WHAT TO PRODUCE - Give again, word for word, every line below from the one that has "Largest net degree" through the one that has "Antenna violations before repair = 0", both included, and no others.
##### THE DATA
`config.mk`:
```
export PLATFORM = sky130hd
export DESIGN_NAME = seg7card_rx
export DESIGN_NICKNAME = d
export VERILOG_FILES = /design/src/rtl/seg7card_rx.sv
export SDC_FILE = /design/constraint.sdc
export NUM_CORES = 1
export LEC_CHECK = 0
export ABC_AREA = 1
export CAP_MARGIN = 20
export CORE_ASPECT_RATIO = 1.4
export CORE_MARGIN = 2
export CORE_UTILIZATION = 49
export CTS_CLUSTER_DIAMETER = 80
export DETAILED_ROUTE_END_ITERATION = 10
export PLACE_DENSITY = 0.68
export SKIP_CTS_REPAIR_TIMING = 1
export SLEW_MARGIN = 20
export SYNTH_ARGS = -nofsm -noshare
export SYNTH_HDL_FRONTEND = slang
export SYNTH_SLANG_ARGS = --single-unit
```
`constraint.sdc`:
```
create_clock -name clk -period 3.45 [get_ports clk]
set_clock_uncertainty 0.1 [all_clocks]
set_input_delay 0.5175 -clock clk [delete_from_list [all_inputs] [get_ports clk]]
set_output_delay 0.5175 -clock clk [all_outputs]
set_load 0.01 [all_outputs]
```
`src/rtl/seg7card_rx.sv`:
```
// ============================================================================
// Module      : seg7card_rx
// Description : Recovers a card code (1..13) from an asynchronous active-low
//               7-segment bus, debounces it and hands each new card over a
//               valid/ready interface. Optional macro SEG7CARD_ERR_EN enables
//               the card_err pulse for accepted illegal patterns.
// Revision    : 1.0 - initial release
// ============================================================================
`default_nettype none

module seg7card_rx #(
    parameter int STABLE_CYCLES = 4
) (
    input  logic       clk,
    input  logic       reset,
    input  logic [6:0] seg_in,
    input  logic       card_ready,
    output logic [3:0] card_out,
    output logic       card_valid,
    output logic       card_err,
    output logic       locked,
    output logic       overrun
);

    localparam logic [1:0] C_IDLE   = 2'd0;
    localparam logic [1:0] C_SETTLE = 2'd1;
    localparam logic [1:0] C_HOLD   = 2'd2;
    localparam logic [6:0] C_BLANK  = 7'b1111111;
    localparam logic [7:0] C_STABLE = 8'(STABLE_CYCLES);

    logic [6:0] r_s1;
    logic [6:0] r_s2;
    logic [6:0] r_cand;
    logic [7:0] r_cnt;
    logic [1:0] r_state;
    logic [3:0] r_card_out;
    logic       r_card_valid;
    logic       r_locked;
    logic       r_overrun;
    logic       w_legal;
    logic [3:0] w_code;

    always_comb begin
        w_legal = 1'b1;
        w_code  = 4'd0;
        case (r_cand)
            7'b0001000: w_code = 4'd1;
            7'b0100100: w_code = 4'd2;
            7'b0110000: w_code = 4'd3;
            7'b0011001: w_code = 4'd4;
            7'b0010010: w_code = 4'd5;
            7'b0000010: w_code = 4'd6;
            7'b1111000: w_code = 4'd7;
            7'b0000000: w_code = 4'd8;
            7'b0010000: w_code = 4'd9;
            7'b1000000: w_code = 4'd10;
            7'b1100001: w_code = 4'd11;
            7'b0011000: w_code = 4'd12;
            7'b0001001: w_code = 4'd13;
            default:    w_legal = 1'b0;
        endcase
    end

`ifdef SEG7CARD_ERR_EN
    logic r_card_err;
    logic w_blank;
    assign w_blank  = (r_cand == C_BLANK);
    assign card_err = r_card_err;
`else
    assign card_err = 1'b0;
`endif

    always_ff @(posedge clk) begin
        if (reset) begin
            r_s1         <= C_BLANK;
            r_s2         <= C_BLANK;
            r_cand       <= C_BLANK;
            r_cnt        <= 8'd0;
            r_state      <= C_IDLE;
            r_card_out   <= 4'd0;
            r_card_valid <= 1'b0;
            r_locked     <= 1'b0;
            r_overrun    <= 1'b0;
`ifdef SEG7CARD_ERR_EN
            r_card_err   <= 1'b0;
`endif
        end else begin
            r_s1 <= seg_in;
            r_s2 <= r_s1;
`ifdef SEG7CARD_ERR_EN
            r_card_err <= 1'b0;
`endif
            // Consumption first; an acceptance on the same edge overrides it.
            if (r_card_valid && card_ready) begin
                r_card_valid <= 1'b0;
            end
            case (r_state)
                C_IDLE, C_HOLD: begin
                    if (r_s2 != r_cand) begin
                        r_cand   <= r_s2;
                        r_cnt    <= 8'd1;
                        r_locked <= 1'b0;
                        r_state  <= C_SETTLE;
                    end
                end
                C_SETTLE: begin
                    if (r_s2 != r_cand) begin
                        r_cand   <= r_s2;
                        r_cnt    <= 8'd1;
                        r_locked <= 1'b0;
                    end else if (r_cnt == C_STABLE) begin
                        r_state <= C_HOLD;
                        if (w_legal) begin
                            r_card_out   <= w_code;
                            r_card_valid <= 1'b1;
                            r_locked     <= 1'b1;
                            if (r_card_valid && !card_ready) begin
                                r_overrun <= 1'b1;
                            end
                        end else begin
                            r_locked <= 1'b0;
`ifdef SEG7CARD_ERR_EN
                            r_card_err <= !w_blank;
`endif
                        end
                    end else begin
                        r_cnt <= r_cnt + 8'd1;
                    end
                end
                default: r_state <= C_IDLE;
            endcase
        end
    end

    assign card_out   = r_card_out;
    assign card_valid = r_card_valid;
    assign locked     = r_locked;
    assign overrun    = r_overrun;

endmodule

`default_nettype wire

```
==> qor.txt <==
Largest cells by area after synthesis = dfxtp_1 39%, nand2_1 15%, nor2_1 8.1%, nand3_1 6.6%, inv_1 5.8%
Most used cell, CP = nand2_1
Crit. End Element = register
Max-slew violations = 0
Max_cap viols = 0
Latest clock arrival within the worst-skew pair = 290 ps
Final Setup Violations = 0
Routed Antenna Nets = 0
GP Congestion = 0.914
Distinct cells, synth = 28
Sequential area share after synthesis = 0.389
Vias per inst = 4.99
Final Hold Viols = 0
Yosys warns = 0
DR WL/cell = 10.9 µm
Worst-path cell chain = xnor2_1, nand2_1, nor2_1, nand2_1, nand2_1, nand2_1, o211ai_1
Gate Count Post-Synth = 287
Top_reg_cell synth = dfxtp_1
Cell family with most CP delay = simple AND/OR/NAND/NOR gates
I/O pins = 18
Most frequent cells after synthesis = 77 x nand2_1, 42 x nor2_1, 38 x dfxtp_1
Async set-or-reset flop fraction in the synthesized netlist = 0
Number of synthesized flops with an enable pin = 0
Maximum clock frequency = 552 MHz
Top-count cell post-synth = nand2_1
First DRT Iteration DRCs = 119
Port bufs = 16
Num CTS Buffers = 5
Largest net degree at the start of global routing = 15
Htree depth = 2
Core area = 0.00388 mm²
CTS max path bufs = 2
Layout area overhead = 17.0%
Fin crit period = 1810 ps
Yosys reg bits = 38
Initial core utilization = 0.504
Type of the worst min-delay path = reg2reg
Crit path arrival time = 1930 ps
Diode count = 0
Placement Setup Slack = 1540 ps
Post-DP Area = 0.00215 mm²
Grt ovf = 0
Final nets = 317
Status = finished, final reports clean
Worst-path clk slew = 80 ps
Clock Sinks = 38
Setup WS post-layout = 1640 ps
Clock Tree Root = clkbuf_8
First-pass detailed-route iteration total = 4
Leak pwr = 1.08 nW
WL final = 3810 µm
Row count = 27
Mapped Nets = 299
Total number of vias = 1740
Worst Path Buf+Inv = 0
Critical path peak fanout = 13
Layout cell share with drive strength beyond 1 = 0.131
First-pass GRT wire length = 6870 µm
Startpoint types = register
Peak supply drop = 0.000408 V
Die Area = 0.00452 mm²
Crit path required time = 3560 ps
Slowest stage cell on the critical path = dfxtp_1
Total negative slack = 0 ps
Total GRT Usage = 0.192
Antenna violations before repair = 0
Power per cell area = 556 mW/mm²
Finished Core Util = 0.589
Synth top area share = 0.389
Critical path's largest stage delay = 510 ps
DIE HEIGHT = 78.8 µm
Final Cycle Share = 0.525
Mapped Area = 0.00196 mm²
Cell area after layout = 0.00229 mm²
Crit Path Category = reg2reg
Die Wd = 57.4 µm
Hpwl dp = 2940 µm
# DRC = 0
Final hold slack = 303 ps
Avg Cell Area, Syn = 6.82 µm²
TritonCTS clock tree = yes
Yosys top cell by area = dfxtp_1
Vias in the first global route = 1636
RSZ-0062 raised after global routing = false
metal layers:
metal,wire length (µm),global-route usage,vias to the layer above
met4,125,0.0953,0
met2,1970,0.342,23
met1,1640,0.213,780
met5,0,0,-
met3,85,0.0358,8
li1,-,-,929
per-stage QoR:
step                power [mW]  std cells
floorplan                0.760        287
global placement         0.823        341
detailed placement       0.828        341
CTS                       1.29        349
global route              1.35        349
finish                    1.27        349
##########
SOLUTION -
Largest net degree at the start of global routing = 15
Htree depth = 2
Core area = 0.00388 mm²
CTS max path bufs = 2
Layout area overhead = 17.0%
Fin crit period = 1810 ps
Yosys reg bits = 38
Initial core utilization = 0.504
Type of the worst min-delay path = reg2reg
Crit path arrival time = 1930 ps
Diode count = 0
Placement Setup Slack = 1540 ps
Post-DP Area = 0.00215 mm²
Grt ovf = 0
Final nets = 317
Status = finished, final reports clean
Worst-path clk slew = 80 ps
Clock Sinks = 38
Setup WS post-layout = 1640 ps
Clock Tree Root = clkbuf_8
First-pass detailed-route iteration total = 4
Leak pwr = 1.08 nW
WL final = 3810 µm
Row count = 27
Mapped Nets = 299
Total number of vias = 1740
Worst Path Buf+Inv = 0
Critical path peak fanout = 13
Layout cell share with drive strength beyond 1 = 0.131
First-pass GRT wire length = 6870 µm
Startpoint types = register
Peak supply drop = 0.000408 V
Die Area = 0.00452 mm²
Crit path required time = 3560 ps
Slowest stage cell on the critical path = dfxtp_1
Total negative slack = 0 ps
Total GRT Usage = 0.192
Antenna violations before repair = 0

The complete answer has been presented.